A New Firewall Salt State

My evaluation of Salt Stack is going pretty well. I’ve moved my main vps over to it with no ill effect, and was able to transcribe its Puppet manifest almost in its entirety. In many instances, I think the Salt version is more readable, and feels lighter than the Puppet version.

One glaring hole, though, is Salt’s support for firewall configuration. I was using the Puppet Labs firewall module to maintain iptables rules for my vps. That worked pretty well; but all Salt has right now is the ability to append new rules to a chain. The existing iptables state is documented at-risk for deprecation, too, so it’s a bad place to start.

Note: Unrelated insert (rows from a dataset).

### src/rtl/core/smms_pkg.sv
// shared types and constants for the run statistics block
`timescale 1ns / 1ps
package smms_pkg;

    localparam int SAMPLE_W = 24;
    localparam int COUNT_W  = 17;
    localparam int INDEX_W  = 16;
    localparam int SUM_W    = 40;
    localparam int SQ_W     = 64;
    localparam int PROD_W   = 48;
    localparam int WIDE_W   = 80;
    localparam int DEN_W    = 32;
    localparam int ROOT_W   = 64;
    localparam int STD_W    = 23;
    localparam int STEP_W   = 7;

    localparam int MUL_STEPS  = 40;
    localparam int DIV_STEPS  = 80;
    localparam int ROOT_STEPS = 40;

    localparam logic [STD_W-1:0]  STD_MAX  = 23'h7F_FFFF;
    localparam logic [ROOT_W-1:0] SQRT_TOP = 64'h4000_0000_0000_0000;

    typedef struct packed {
        logic signed [SAMPLE_W-1:0] sample;
        logic                       last;
    } t_smms_in;

    typedef struct packed {
        logic        [COUNT_W-1:0]  sample_count;
        logic signed [SAMPLE_W-1:0] min_value;
        logic        [INDEX_W-1:0]  min_position;
        logic signed [SAMPLE_W-1:0] max_value;
        logic        [INDEX_W-1:0]  max_position;
        logic signed [SAMPLE_W-1:0] mean_value;
        logic        [STD_W-1:0]    std_dev;
        logic                       overflowed;
    } t_smms_out;

    typedef enum logic [3:0] {
        ST_ACCUM,
        ST_DRAIN,
        ST_PREP,
        ST_MUL_N,
        ST_MUL_LD,
        ST_MUL_S,
        ST_DIV_LD,
        ST_DIV,
        ST_ROOT_LD,
        ST_ROOT,
        ST_OUT
    } t_smms_state;

    typedef enum logic [3:0] {
        OP_NONE,
        OP_PREP,
        OP_MUL,
        OP_MUL_LD,
        OP_DIV_LD,
        OP_DIV,
        OP_ROOT_LD,
        OP_ROOT,
        OP_LOAD_OUT
    } t_smms_op;

    typedef struct packed {
        logic     in_ready;
        t_smms_op op;
    } t_smms_cmd;

    typedef struct packed {
        logic last_beat;
        logic out_free;
    } t_smms_stat;

endpackage

### src/rtl/core/smms_ctrl.sv
// sequencer for accumulation and the end-of-run arithmetic
`timescale 1ns / 1ps
module smms_ctrl (
    input  logic                  i_clk,
    input  logic                  i_rst_n,
    input  smms_pkg::t_smms_stat  i_stat,
    output smms_pkg::t_smms_cmd   o_cmd
);
    import smms_pkg::*;

    t_smms_state        r_state, n_state;
    logic [STEP_W-1:0]  r_step, n_step;

    always_ff @(posedge i_clk) begin
        if (!i_rst_n) begin
            r_state <= ST_ACCUM;
            r_step  <= '0;
        end else begin
            r_state <= n_state;
            r_step  <= n_step;
        end
    end

    always_comb begin
        n_state = r_state;
        n_step  = '0;
        case (r_state)
            ST_ACCUM: begin
                if (i_stat.last_beat) begin
                    n_state = ST_DRAIN;
                end
            end
            ST_DRAIN:   n_state = ST_PREP;
            ST_PREP:    n_state = ST_MUL_N;
            ST_MUL_N: begin
                if (r_step == STEP_W'(MUL_STEPS - 1)) begin
                    n_state = ST_MUL_LD;
                end else begin
                    n_step = r_step + 1'b1;
                end
            end
            ST_MUL_LD:  n_state = ST_MUL_S;
            ST_MUL_S: begin
                if (r_step == STEP_W'(MUL_STEPS - 1)) begin
                    n_state = ST_DIV_LD;
                end else begin
                    n_step = r_step + 1'b1;
                end
            end
            ST_DIV_LD:  n_state = ST_DIV;
            ST_DIV: begin
                if (r_step == STEP_W'(DIV_STEPS - 1)) begin
                    n_state = ST_ROOT_LD;
                end else begin
                    n_step = r_step + 1'b1;
                end
            end
            ST_ROOT_LD: n_state = ST_ROOT;
            ST_ROOT: begin
                if (r_step == STEP_W'(ROOT_STEPS - 1)) begin
                    n_state = ST_OUT;
                end else begin
                    n_step = r_step + 1'b1;
                end
            end
            ST_OUT: begin
                if (i_stat.out_free) begin
                    n_state = ST_ACCUM;
                end
            end
            default:    n_state = ST_ACCUM;
        endcase
    end

    always_comb begin
        o_cmd.in_ready = 1'b0;
        o_cmd.op       = OP_NONE;
        case (r_state)
            ST_ACCUM:   o_cmd.in_ready = 1'b1;
            ST_PREP:    o_cmd.op = OP_PREP;
            ST_MUL_N:   o_cmd.op = OP_MUL;
            ST_MUL_LD:  o_cmd.op = OP_MUL_LD;
            ST_MUL_S:   o_cmd.op = OP_MUL;
            ST_DIV_LD:  o_cmd.op = OP_DIV_LD;
            ST_DIV:     o_cmd.op = OP_DIV;
            ST_ROOT_LD: o_cmd.op = OP_ROOT_LD;
            ST_ROOT:    o_cmd.op = OP_ROOT;
            ST_OUT: begin
                if (i_stat.out_free) begin
                    o_cmd.op = OP_LOAD_OUT;
                end
            end
            default:    o_cmd.op = OP_NONE;
        endcase
    end

endmodule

It is expected that this state module, and other system-specific firewall states, may at some point be deprecated in favor of a more generic firewall state.

(Salt does have good support for iptables at the functional layer; it’s just the configuration management part that’s lacking.)

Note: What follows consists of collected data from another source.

File: config.mk
export PLATFORM = sky130hd
export DESIGN_NAME = s2ck_front
export DESIGN_NICKNAME = d
export VERILOG_FILES = /design/src/sv/s2ck_pkg.sv /design/src/sv/s2ck_front.sv
export SDC_FILE = /design/constraint.sdc
export NUM_CORES = 1
export LEC_CHECK = 0
export BUFFER_PORTS_ARGS = -buffer_cell sky130_fd_sc_hd__buf_2
export CAP_MARGIN = 20
export CORE_AREA = 2 2 218 220
export CTS_CLUSTER_DIAMETER = 80
export DETAILED_ROUTE_END_ITERATION = 8
export DIE_AREA = 0 0 220 222
export GPL_TIMING_DRIVEN = 0
export SLEW_MARGIN = 20
export SYNTH_ARGS = -nofsm -noshare
export SYNTH_HDL_FRONTEND = slang
export SYNTH_SLANG_ARGS = --single-unit
export TNS_END_PERCENT = 20
File: constraint.sdc
create_clock -name clk -period 11.56 [get_ports clk]
set_input_delay 2.312 -clock clk [delete_from_list [all_inputs] [get_ports clk]]
set_output_delay 2.312 -clock clk [all_outputs]
set_load 0.01 [all_outputs]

Since the firewall module I used before worked well enough, and I have a bunch of config based on it already, I’ve started reimplementing its interface in a Salt state module.

"100 salt-master":
  firewall_rule:
    - managed
    - protocol: tcp
    - ports: 4505:4506
    - action: accept

I’ve found developing a Salt state to be a pretty simple process so far. I really like how Salt’s effective layers cleanly separate between functionality, state management, and configuration. (My firewall state makes liberal use of the existing iptables module, for example.)

I’ve just published the module so far on github. This module at least recognizes that my existing config exists, and would be able to rebuild it in the proper order (sorted lexically by comment) if necessary. There’s a lot of functionality missing, but it’s a place to start. If anyone else uses it, that will just be an excuse to make it better!